I find myself agreeing with almost everything Churchill says. I liked the statement he made in the section titled "Meet the Terrorists" where he says, "They [the terrorists] did not, for starters, 'initiate' a war with the U.S., much less commit 'the first acts of war of the new millennium'" (Churchill, page 3). He goes on to compare the modern conflict with that of the Crusades that pitted the "Christian West" against the "Islamic East" 1,000 years ago. Replace "Christian West" with the United States and the "Coalition of the Willing" and it sounds almost exactly like what is going on today. But rather than trying to lay claim to the ancient city of Jerusalem, sacred to Christianity, Judaism, and Islam, or to recover the Holy Sepulcher, the West's objective is to spread democracy in the Islamic world and to lay claim to these Islamic countries' vast amounts of oil, though this isn't stated outright by the West. President Bush the Second may have alienated Muslims across the globe when he called the retaliation to the September 11th attacks "a crusade", but to me, it sounds like he was right on the money.

What most people don't realize is that the conflict we're having in the Middle East is nothing new and that most of the events that led up the current situation occurred way before Bush the Second took office.
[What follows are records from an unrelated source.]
==> src/rtl/smat_thresh.sv <==
module smat_thresh (
  input  logic                       clk_i,
  input  logic                       rst_ni,
  input  smat_pkg::med_t             med_i,
  output logic                       thr_ready_o,
  input  logic [smat_pkg::DataW-1:0] init_thr_i,
  input  logic [smat_pkg::DataW-1:0] floor_i,
  output logic                       out_valid_o,
  input  logic                       out_stall_i,
  output logic [smat_pkg::DataW-1:0] threshold_o,
  output logic [smat_pkg::CountW-1:0] window_count_o
);
  import smat_pkg::*;

  logic               out_valid_q, out_valid_d;
  logic [DataW-1:0]   thr_q, thr_d;
  logic [CountW-1:0]  cnt_q, cnt_d;
  logic [DataW+1:0]   tri_val;
  logic [DataW-1:0]   sat_val;
  logic               take;

  assign thr_ready_o = !out_valid_q || !out_stall_i;
  assign take        = med_i.valid && thr_ready_o;

  // Three times the median as a shift and add, saturated to 32 bits.
  assign tri_val = {2'b00, med_i.median} + {1'b0, med_i.median, 1'b0};
  assign sat_val = (|tri_val[DataW+1:DataW]) ? '1 : tri_val[DataW-1:0];

  always_comb begin
    out_valid_d = out_valid_q;
    thr_d       = thr_q;
    cnt_d       = cnt_q;
    if (out_valid_q && !out_stall_i) begin
      out_valid_d = 1'b0;
    end
    if (take) begin
      out_valid_d = 1'b1;
      cnt_d       = CountW'(med_i.count);
      if (med_i.count == '0) begin
        thr_d = init_thr_i;
      end else if (sat_val < floor_i) begin
        thr_d = floor_i;
      end else begin
        thr_d = sat_val;
      end
    end
  end

  always_ff @(posedge clk_i or negedge rst_ni) begin
    if (!rst_ni) begin
      out_valid_q <= 1'b0;
    end else begin
      out_valid_q <= out_valid_d;
    end
  end

  always_ff @(posedge clk_i) begin
    thr_q <= thr_d;
    cnt_q <= cnt_d;
  end

  assign out_valid_o    = out_valid_q;
  assign threshold_o    = thr_q;
  assign window_count_o = cnt_q;

endmodule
Bush II wasn't President during the 11th, 12th, and 13th centuries when the Crusades took place. They were counter-offensives by Christians against Muslims occupying the Holy Land (what is today Israel) and to stem the tide of Islam from moving into and occupying Europe. According to Arthur Jones' "Memories of Crusades Live on in Today's War" Islam took Syria, Egypt, North Africa, Spain, and Portugal from Christian control and began moving into Europe through Italy into eastern Switzerland and even captured the abbot in Cluny, France. If the Christians hadn’t done something, Islam would have overrun Europe. The pope called for the banding together of European kings and princes in order to take back the Holy Sepulcher from the Muslim Seljuk Turks. Hearing the papal call, French soldiers began to march. When they needed supplies, they sacked Belgrade in what is today Serbia. German peasants financed themselves by attacking Jews, a behavior that will rear its ugly head for a different reason 800 years in the future. By 1272, there were nine Crusades. The Christians won 2, the Muslims won 5, and they negotiated twice. The Muslims remained in control of the Holy Land after all nine Crusades and still do today. Well, kind of. Jerusalem isn’t under control of the Muslims anymore; it is instead under the control of the UN and they don’t keep anyone out.
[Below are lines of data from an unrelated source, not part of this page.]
$ cat src/hw/rtl/point_quad_expander_assert.svh
// Assertion macros shared by the point quad expander modules
`ifndef POINT_QUAD_EXPANDER_ASSERT_SVH
`define POINT_QUAD_EXPANDER_ASSERT_SVH

// same-cycle implication, checked outside reset
`define PQE_ASSERT_NOW(lbl, ant, cons, msg) \
  lbl: assert property (@(posedge clk) disable iff (rst) (ant) |-> (cons)) else $error(msg);

// next-cycle implication, checked outside reset
`define PQE_ASSERT_NEXT(lbl, ant, cons, msg) \
  lbl: assert property (@(posedge clk) disable iff (rst) (ant) |=> (cons)) else $error(msg);

`endif

$ cat src/hw/rtl/pqe_pkg.sv
// Types and constants of the point quad expander
package pqe_pkg;

  localparam logic [15:0] EXTENT_RESET  = 16'd8192;
  localparam logic [16:0] SEG_LIMIT     = 17'd65531;
  localparam logic [16:0] QUAD_VERTS_17 = 17'd4;
  localparam logic [32:0] QUAD_VERTS_33 = 33'd4;
  localparam logic [15:0] SEG_MAX       = 16'hFFFF;
  localparam int          QDEPTH        = 4;
  localparam int          QPTR_W        = $clog2(QDEPTH);
  localparam int          QCNT_W        = $clog2(QDEPTH + 1);

  typedef enum logic {
    KIND_QUAD  = 1'b0,
    KIND_RANGE = 1'b1
  } kind_t;

  typedef struct packed {
    logic        has_quad;
    logic        has_range;
    logic [14:0] quad_x;
    logic [14:0] quad_y;
    logic [15:0] base_index;
    logic        segment_started;
    logic [15:0] segment_number;
    logic [31:0] feature_id;
    logic [31:0] first_vertex;
    logic [31:0] vertex_count;
  } entry_t;

  typedef struct packed {
    logic push;
    logic pop;
  } qctl_t;

  typedef struct packed {
    logic full;
    logic nonempty;
  } qstat_t;

endpackage

$ cat src/hw/rtl/pqe_if.sv
// Point and result channel interfaces
interface pqe_point_if;
  logic               valid;
  logic               ready;
  logic signed [15:0] point_x;
  logic signed [15:0] point_y;
  logic        [31:0] feature_id;
  logic               feature_end;

  modport source (output valid, point_x, point_y, feature_id, feature_end, input ready);
  modport sink (input valid, point_x, point_y, feature_id, feature_end, output ready);
endinterface

interface pqe_result_if;
  logic        valid;
  logic        ready;
  logic        result_kind;
  logic [14:0] quad_x;
  logic [14:0] quad_y;
  logic [15:0] base_index;
  logic        segment_started;
  logic [15:0] segment_number;
  logic [31:0] range_feature;
  logic [31:0] range_first_vertex;
  logic [31:0] range_vertex_count;
  logic        last_result;

  modport source (output valid, result_kind, quad_x, quad_y, base_index, segment_started,
                  segment_number, range_feature, range_first_vertex, range_vertex_count,
                  last_result, input ready);
  modport sink (input valid, result_kind, quad_x, quad_y, base_index, segment_started,
                segment_number, range_feature, range_first_vertex, range_vertex_count,
                last_result, output ready);
endinterface

$ cat src/hw/rtl/pqe_front.sv
// Front end: point classification, segment and vertex counters
module pqe_front
  import pqe_pkg::*;
(
  input  logic             clk,
  input  logic             rst,
  input  logic             cfg_wr_en,
  input  logic [15:0]      cfg_wr_data,
  pqe_point_if.sink        pt,
  input  qstat_t           qstat,
  output logic             push,
  output entry_t           entry
);

  logic [15:0] tile_extent;
  logic [31:0] total_vertex_count;
  logic [16:0] segment_vertex_count;
  logic [15:0] current_segment;
  logic [31:0] feature_start_vertex;
  logic        at_feature_start;

  logic [31:0] total_vertex_count_next;
  logic [16:0] segment_vertex_count_next;
  logic [15:0] current_segment_next;
  logic [31:0] fsv;
  logic        x_ok, y_ok, keep, seg_open, range_hit, accept;
  logic [32:0] total_sum;
  logic [15:0] base;

  assign accept = pt.valid && pt.ready;
  assign pt.ready = !qstat.full;

  assign x_ok = (pt.point_x[15:14] == 2'b00) && ({2'b00, pt.point_x[13:0]} < tile_extent);
  assign y_ok = (pt.point_y[15:14] == 2'b00) && ({2'b00, pt.point_y[13:0]} < tile_extent);
  assign keep = x_ok && y_ok;

  assign fsv       = at_feature_start ? total_vertex_count : feature_start_vertex;
  assign seg_open  = segment_vertex_count > SEG_LIMIT;
  assign total_sum = {1'b0, total_vertex_count} + QUAD_VERTS_33;

  always_comb begin
    base                      = segment_vertex_count[15:0];
    segment_vertex_count_next = segment_vertex_count;
    current_segment_next      = current_segment;
    total_vertex_count_next   = total_vertex_count;
    if (keep) begin
      if (seg_open) begin
        base = '0;
        segment_vertex_count_next = QUAD_VERTS_17;
        if (current_segment != SEG_MAX) begin
          current_segment_next = current_segment + 16'd1;
        end
      end else begin
        segment_vertex_count_next = segment_vertex_count + QUAD_VERTS_17;
      end
      total_vertex_count_next = total_sum[32] ? '1 : total_sum[31:0];
    end
  end

  assign range_hit = pt.feature_end && (total_vertex_count_next > fsv);
  assign push      = accept && (keep || range_hit);

  always_comb begin
    entry.has_quad        = keep;
    entry.has_range       = range_hit;
    entry.quad_x          = {pt.point_x[13:0], 1'b0};
    entry.quad_y          = {pt.point_y[13:0], 1'b0};
    entry.base_index      = base;
    entry.segment_started = seg_open;
    entry.segment_number  = current_segment_next;
    entry.feature_id      = pt.feature_id;
    entry.first_vertex    = fsv;
    entry.vertex_count    = total_vertex_count_next - fsv;
  end

  always_ff @(posedge clk) begin
    if (rst) begin
      tile_extent          <= EXTENT_RESET;
      total_vertex_count   <= '0;
      segment_vertex_count <= '0;
      current_segment      <= '0;
      feature_start_vertex <= '0;
      at_feature_start     <= 1'b1;
    end else begin
      if (cfg_wr_en) begin
        tile_extent <= cfg_wr_data;
      end
      if (accept) begin
        total_vertex_count   <= total_vertex_count_next;
        segment_vertex_count <= segment_vertex_count_next;
        current_segment      <= current_segment_next;
        feature_start_vertex <= fsv;
        at_feature_start     <= pt.feature_end;
      end
    end
  end

endmodule

$ cat src/hw/rtl/pqe_queue.sv
// Short queue between front and back ends
module pqe_queue
  import pqe_pkg::*;
(
  input  logic   clk,
  input  logic   rst,
  input  qctl_t  ctl,
  input  entry_t wr_entry,
  output entry_t rd_entry,
  output qstat_t stat
);
`include "point_quad_expander_assert.svh"

  entry_t              mem [QDEPTH];
  logic [QPTR_W-1:0]   wr_ptr;
  logic [QPTR_W-1:0]   rd_ptr;
  logic [QCNT_W-1:0]   count;
  logic                do_push, do_pop;

  assign stat.full     = count == QCNT_W'(QDEPTH);
  assign stat.nonempty = count != '0;
  assign do_push       = ctl.push && !stat.full;
  assign do_pop        = ctl.pop && stat.nonempty;
  assign rd_entry      = mem[rd_ptr];

  always_ff @(posedge clk) begin
    if (do_push) begin
      mem[wr_ptr] <= wr_entry;
    end
  end

  always_ff @(posedge clk) begin
    if (rst) begin
      wr_ptr <= '0;
      rd_ptr <= '0;
      count  <= '0;
    end else begin
      if (do_push) begin
        wr_ptr <= wr_ptr + QPTR_W'(1);
      end
      if (do_pop) begin
        rd_ptr <= rd_ptr + QPTR_W'(1);
      end
      if (do_push && !do_pop) begin
        count <= count + QCNT_W'(1);
      end else if (do_pop && !do_push) begin
        count <= count - QCNT_W'(1);
      end
    end
  end

  `PQE_ASSERT_NOW(a_count_bound, 1'b1, count <= QCNT_W'(QDEPTH), "queue count beyond depth")
  `PQE_ASSERT_NOW(a_no_push_full, ctl.push, !stat.full, "push into full queue")
  `PQE_ASSERT_NOW(a_no_pop_empty, ctl.pop, stat.nonempty, "pop from empty queue")

endmodule

$ cat src/hw/rtl/pqe_back.sv
// Back end: expands queue entries into result words
module pqe_back
  import pqe_pkg::*;
(
  input  logic         clk,
  input  logic         rst,
  input  entry_t       rd_entry,
  input  qstat_t       qstat,
  output logic         pop,
  pqe_result_if.source res
);
`include "point_quad_expander_assert.svh"

  logic        out_valid;
  logic        pending;
  logic [31:0] held_feature;
  logic [31:0] held_first;
  logic [31:0] held_count;
  logic        can_load;

  assign can_load  = !out_valid || res.ready;
  assign pop       = can_load && !pending && qstat.nonempty;
  assign res.valid = out_valid;

  always_ff @(posedge clk) begin
    if (rst) begin
      out_valid <= 1'b0;
      pending   <= 1'b0;
    end else if (can_load) begin
      if (pending) begin
        out_valid <= 1'b1;
        pending   <= 1'b0;
      end else if (qstat.nonempty) begin
        out_valid <= 1'b1;
        pending   <= rd_entry.has_quad && rd_entry.has_range;
      end else begin
        out_valid <= 1'b0;
      end
    end
  end

  always_ff @(posedge clk) begin
    if (can_load) begin
      if (pending || (qstat.nonempty && !rd_entry.has_quad)) begin
        res.result_kind        <= KIND_RANGE;
        res.quad_x             <= '0;
        res.quad_y             <= '0;
        res.base_index         <= '0;
        res.segment_started    <= 1'b0;
        res.segment_number     <= '0;
        res.range_feature      <= pending ? held_feature : rd_entry.feature_id;
        res.range_first_vertex <= pending ? held_first : rd_entry.first_vertex;
        res.range_vertex_count <= pending ? held_count : rd_entry.vertex_count;
        res.last_result        <= 1'b1;
      end else begin
        res.result_kind        <= KIND_QUAD;
        res.quad_x             <= rd_entry.quad_x;
        res.quad_y             <= rd_entry.quad_y;
        res.base_index         <= rd_entry.base_index;
        res.segment_started    <= rd_entry.segment_started;
        res.segment_number     <= rd_entry.segment_number;
        res.range_feature      <= rd_entry.feature_id;
        res.range_first_vertex <= '0;
        res.range_vertex_count <= '0;
        res.last_result        <= !rd_entry.has_range;
      end
      if (!pending) begin
        held_feature <= rd_entry.feature_id;
        held_first   <= rd_entry.first_vertex;
        held_count   <= rd_entry.vertex_count;
      end
    end
  end

  `PQE_ASSERT_NOW(a_pending_quad, pending,
                  out_valid && (res.result_kind == KIND_QUAD) && !res.last_result,
                  "pending range without quad word in front")
  `PQE_ASSERT_NOW(a_range_last, out_valid && (res.result_kind == KIND_RANGE),
                  res.last_result, "range word not last")
  `PQE_ASSERT_NEXT(a_range_follows, out_valid && res.ready && pending,
                   out_valid && (res.result_kind == KIND_RANGE),
                   "range word did not follow its quad")

endmodule

$ cat src/hw/rtl/point_quad_expander.sv
// Point quad expander top level
//
//   channel  | dir | handshake               | word
//   pt       | in  | valid/ready             | point_x, point_y, feature_id, feature_end
//   res      | out | valid/ready             | quad or feature range result
//   cfg      | in  | cfg_wr_en, no handshake | tile_extent
//
// One point per cycle enters unless the queue is full; results leave one word per cycle while res.ready is high.
// A point with a quad and a feature range gives two words at the back end, the quad then the range.
// A four-entry queue sits between front and back; pt.ready drops when it fills.
// Output words sit in a register; the back end refills it in the cycle it is taken.
// Reset is synchronous; it empties the queue and clears the counters.
module point_quad_expander
  import pqe_pkg::*;
(
  input  logic         clk,
  input  logic         rst,
  input  logic         cfg_wr_en,
  input  logic [15:0]  cfg_wr_data,
  pqe_point_if.sink    pt,
  pqe_result_if.source res
);

  entry_t wr_entry;
  entry_t rd_entry;
  qctl_t  qctl;
  qstat_t qstat;
  logic   q_push;
  logic   q_pop;

  assign qctl = '{push: q_push, pop: q_pop};

  pqe_front u_front (
    .clk         (clk),
    .rst         (rst),
    .cfg_wr_en   (cfg_wr_en),
    .cfg_wr_data (cfg_wr_data),
    .pt          (pt),
    .qstat       (qstat),
    .push        (q_push),
    .entry       (wr_entry)
  );

  pqe_queue u_queue (
    .clk      (clk),
    .rst      (rst),
    .ctl      (qctl),
    .wr_entry (wr_entry),
    .rd_entry (rd_entry),
    .stat     (qstat)
  );

  pqe_back u_back (
    .clk      (clk),
    .rst      (rst),
    .rd_entry (rd_entry),
    .qstat    (qstat),
    .pop      (q_pop),
    .res      (res)
  );

endmodule

$ cat src/flat_wrapper.sv
// flat-port wrapper written by rule: the top's interface ports become plain ports
module point_quad_expander_flat import pqe_pkg::*;
  (clk, rst, cfg_wr_en, cfg_wr_data, pt_valid, pt_point_x, pt_point_y, pt_feature_id, pt_feature_end, pt_ready, res_valid, res_result_kind, res_quad_x, res_quad_y, res_base_index, res_segment_started, res_segment_number, res_range_feature, res_range_first_vertex, res_range_vertex_count, res_last_result, res_ready);
  pqe_point_if pt_i ();
  pqe_result_if res_i ();
  input  logic clk;
  input  logic rst;
  input  logic cfg_wr_en;
  input  logic [15:0] cfg_wr_data;
  input wire logic [$bits(pt_i.valid)-1:0] pt_valid;
  input wire logic [$bits(pt_i.point_x)-1:0] pt_point_x;
  input wire logic [$bits(pt_i.point_y)-1:0] pt_point_y;
  input wire logic [$bits(pt_i.feature_id)-1:0] pt_feature_id;
  input wire logic [$bits(pt_i.feature_end)-1:0] pt_feature_end;
  output wire logic [$bits(pt_i.ready)-1:0] pt_ready;
  output wire logic [$bits(res_i.valid)-1:0] res_valid;
  output wire logic [$bits(res_i.result_kind)-1:0] res_result_kind;
  output wire logic [$bits(res_i.quad_x)-1:0] res_quad_x;
  output wire logic [$bits(res_i.quad_y)-1:0] res_quad_y;
  output wire logic [$bits(res_i.base_index)-1:0] res_base_index;
  output wire logic [$bits(res_i.segment_started)-1:0] res_segment_started;
  output wire logic [$bits(res_i.segment_number)-1:0] res_segment_number;
  output wire logic [$bits(res_i.range_feature)-1:0] res_range_feature;
  output wire logic [$bits(res_i.range_first_vertex)-1:0] res_range_first_vertex;
  output wire logic [$bits(res_i.range_vertex_count)-1:0] res_range_vertex_count;
  output wire logic [$bits(res_i.last_result)-1:0] res_last_result;
  input wire logic [$bits(res_i.ready)-1:0] res_ready;
  assign pt_i.valid = pt_valid;
  assign pt_i.point_x = pt_point_x;
  assign pt_i.point_y = pt_point_y;
  assign pt_i.feature_id = pt_feature_id;
  assign pt_i.feature_end = pt_feature_end;
  assign pt_ready = pt_i.ready;
  assign res_valid = res_i.valid;
  assign res_result_kind = res_i.result_kind;
  assign res_quad_x = res_i.quad_x;
  assign res_quad_y = res_i.quad_y;
  assign res_base_index = res_i.base_index;
  assign res_segment_started = res_i.segment_started;
  assign res_segment_number = res_i.segment_number;
  assign res_range_feature = res_i.range_feature;
  assign res_range_first_vertex = res_i.range_first_vertex;
  assign res_range_vertex_count = res_i.range_vertex_count;
  assign res_last_result = res_i.last_result;
  assign res_i.ready = res_ready;
  point_quad_expander u_core (.clk(clk), .rst(rst), .cfg_wr_en(cfg_wr_en), .cfg_wr_data(cfg_wr_data), .pt(pt_i), .res(res_i));
endmodule
$ cat config.mk
export PLATFORM = sky130hd
export DESIGN_NAME = point_quad_expander_flat
export DESIGN_NICKNAME = d
export VERILOG_FILES = /design/src/hw/rtl/pqe_pkg.sv /design/src/hw/rtl/pqe_if.sv /design/src/hw/rtl/pqe_front.sv /design/src/hw/rtl/pqe_queue.sv /design/src/hw/rtl/pqe_back.sv /design/src/hw/rtl/point_quad_expander.sv /design/src/flat_wrapper.sv
export VERILOG_INCLUDE_DIRS = /design/src /design/src/hw/rtl
export SDC_FILE = /design/constraint.sdc
export NUM_CORES = 1
export LEC_CHECK = 0
export BUFFER_PORTS_ARGS = -buffer_cell sky130_fd_sc_hd__buf_2
export CORE_MARGIN = 2
export CORE_UTILIZATION = 48
export CTS_CLUSTER_DIAMETER = 40
export CTS_CLUSTER_SIZE = 24
export DETAILED_ROUTE_END_ITERATION = 10
export PLACE_DENSITY = 0.65
export SETUP_SLACK_MARGIN = 0.2
export SLEW_MARGIN = 0
export SYNTH_ARGS = -nofsm -noshare
export SYNTH_HDL_FRONTEND = slang
export SYNTH_SLANG_ARGS = --single-unit
$ cat constraint.sdc
create_clock -name clk -period 11.6 [get_ports clk]
set_input_delay 0.58 -clock clk [delete_from_list [all_inputs] [get_ports clk]]
set_output_delay 0.58 -clock clk [all_outputs]
set_load 0.005 [all_outputs]
==> results.md <==
* Crit path setup slack, layout at 4.29 ns
* Worst hold slack after final layout at 0.0576 ns
* Floorplan die area at 89600 um^2
* Share of post-route cells with drive strength above 1 at 28.3%
* Die width at 299 um
* Clock insertion delay at the later pin of the skew report at 0.75 ns
* Maximum fanout count along the critical path at 111
* Tmin final at 7.31 ns
* Clock slew at reported path FFs at 0.06 ns
* Share of synthesized area spent on multiplexers at 13.3%
* Quantity of gates resized following cts at 0
* Least-Margin Pin Slew at 1.15 ns
* Cells traversed along the worst timing path: inv_1 > ha_1 > a21o_1 > a211oi_1 > o211ai_1 > a211oi_2 > o21ai_4 > buf_4 > nor2_2 > a31oi_1 > ha_1 > nand4_1 > or4_1 > a211oi_1 > o21a_1 > o21a_1 > and2_4 > buf_12
* Total of endpoints with negative setup slack in the final report at 0
* Dominant combinational cell family by area after synthesis: multiplexers
* Ranking of synthesized cells by area: edfxtp_1, mux4_2, dfxtp_1
* Setup repair after global routing missed its margin: no
* Deepest clock path buffer count at 3
* Length of the first detailed-routing pass in iterations at 7
* Final worst clock skew at 0.0422 ns
* First-pass GRT wire length at 143000 um
* Synth Area in Compound Gates at 5.53%
* Layout net count at 2979
* Synthesized cell area at 41900 um^2
* Max capacitance violation total at 0
* Number of cell rows at 108
* Clock buffer count from CTS at 136
* Area after DPL at 44200 um^2
* Dominant cell type by area after synthesis: edfxtp_1
* Proportion of register bits with asynchronous set or reset after synthesis at 0%
* Top-level I/O count at 249
* Clock tree root buffer cell: clkbuf_16
* DRT antenna net count at 0
* Share of the synthesized area in the top cell type at 63.4%
* Layout overhead on the synthesized area at 17.0%
* Count of input and output buffers at 246
* Post-CTS Setup Repair Bufs at 0
* Cell with the biggest individual delay on the critical path: nor2_2
* Final instance area at 49000 um^2
* Util after Layout at 56.6%
* Area of the multi-input gates at 12000 um^2
* Setup crit start kind: flip-flop
* Final Max Tran Viols at 0
* Post-synth EDFFs at 885
* Vias in the first global route at 24200
* Global-route total usage across every layer at 20.8%
* Yosys cell types at 73
* Fmax at 137 MHz
* Post-detailed-route via-to-cell ratio at 5.68
* Buffers and inverters on the worst path at 3
* Top Family by Delay on Critical Path: simple AND/OR/NAND/NOR gates
* Gpl congestion at 0.922
* Hold Path Class: in2reg
* CTS H-Tree Depth at 4
* Half-perimeter wire length after detailed placement at 55800 um
* Total vias in the final route at 23200
* Post-synthesis instance total at 2555
* Die Y at 299 um
* Largest net degree at the start of global routing at 134
* TritonCTS clock tree: built
* Main synth FF type: edfxtp_1
* Final Hold Violating Endpoints at 0
* TritonCTS Sinks at 1008
* Sequential Area at 29100 um^2
* Commonest non-fill, non-tap cell in the layout: edfxtp_1
* Number of antenna violations at the first check in global routing at 3
* Number of flip-flops and latches in the synthesized netlist at 1008
* Synthesized-area fraction occupied by xor and xnor cells at 0.815%
* Overflow after GRT at 0
* Pwr/cell area at 231 nW/um^2
* Floorplan core area at 86600 um^2
* Basic-gate share of the synthesized area counting and, or, nand and nor cells at 6.73%
* CP Capture Type: flip-flop
* DR DRC count at 0
* Worst slew margin at 23.3%
* Pre-CTS setup slack at 3.98 ns
* Path type of the worst setup path: reg2reg
* Total length of routed wires at 91700 um
* Initial Util at 48.4%
* Detailed Route Iter0 Violations at 1823
* Static Leakage at 17.5 nW
* Fraction of the cycle the final worst path needs at 63.0%
* Status: finished, final reports clean
* Fin Setup TNS at 0 ns
* Hold buffer count at CTS at 0
* Most frequent cells in the layout: edfxtp_1, buf_2, mux4_2, clkbuf_16, and2_1
* Peak ir drop on the vdd network at 0.154 mV
* Arrival time reported for the critical path endpoint at 7.65 ns
* Arithmetic-cell share of the synthesized area counting full adders, half adders and majority gates at 2.10%
* Required time of the worst setup path at 11.94 ns
* Count of synthesis-stage warnings from yosys at 0
* Mean area per synthesized cell at 16.4 um^2
* Sequential share of the synthesized area at 69.3%
* Fill cell count at 6736
* Average wire per cell in the routed design at 22.4 um
* Critical path's largest stage delay at 0.95 ns
## power by group
| part | total [mW] | switching, mW | internal (mW) | leakage (nW) |
|---|---|---|---|---|
| clock | 4.24 | 1.70 | 2.54 | 2.26 |
| combinational | 2.11 | 1.14 | 0.968 | 5.84 |
| sequential | 4.96 | 0.212 | 4.75 | 9.38 |
## per-layer routing
| layer | GRT usage, % | vias up | wire [um] | share of wire, % |
|---|---|---|---|---|
| li1 | - | 10600 | - | - |
| met1 | 26.8 | 11800 | 38200 | 42 |
| met2 | 35.6 | 648 | 46500 | 51 |
| met3 | 4.15 | 164 | 4590 | 5.0 |
| met4 | 6.80 | 0 | 2400 | 2.6 |
| met5 | 0 | - | 0 | 0 |
## cell type report
type	count	share of cell area (%)
antenna	2	0.0102
clock buffer	162	7.38
clock inverter	91	2.38
inverter	73	0.574
multi-input combinational	1335	24.5
sequential	1008	59.3
tap	1155	2.95
timing repair buffer	270	3.01
## synth_stat cells (22+ instances only)
cell / n
edfxtp_1: 885
mux4_2: 158
and2_1: 140
mux2_2: 133
dfxtp_1: 123
nor2_1: 121
a21oi_1: 91
nand2_1: 82
clkbuf_1: 78
inv_1: 71
ha_1: 67
a211oi_1: 53
a31oi_1: 51
mux2i_1: 50
nand3_1: 43
buf_2: 37
xnor2_1: 29
o21ai_0: 25
nand4_1: 22
nor3_1: 22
Arthur Jones goes on to say in his article that Muslim values aren’t so different than the values of Christians. Both religions hinge on the values of shame and honor. However, we abandoned those values in 1914 during World War 1 and ever since, our values are centered on achievement and guilt rather than shame and honor. Islamic countries continue to live around the values of shame and honor. Nothing in the Quran supports the honor killing of women, but in some countries a woman who has been raped is killed. Sounds pretty cruel right? In our country, killing a woman for being the unfortunate victim of a sexual assault would be an outrage. The way that those countries that do this kind of thing see it, killing the woman, especially in a public place where all can see, eliminates the shame from the family and gives them back some of their lost honor. Is it any wonder why we’re over in the Middle East trying to bring them “democracy”? Are we trying to bring “democracy” to Iraq by forcing them to abandon their values on shame and honor as we have? It kind of makes you wonder, doesn’t it?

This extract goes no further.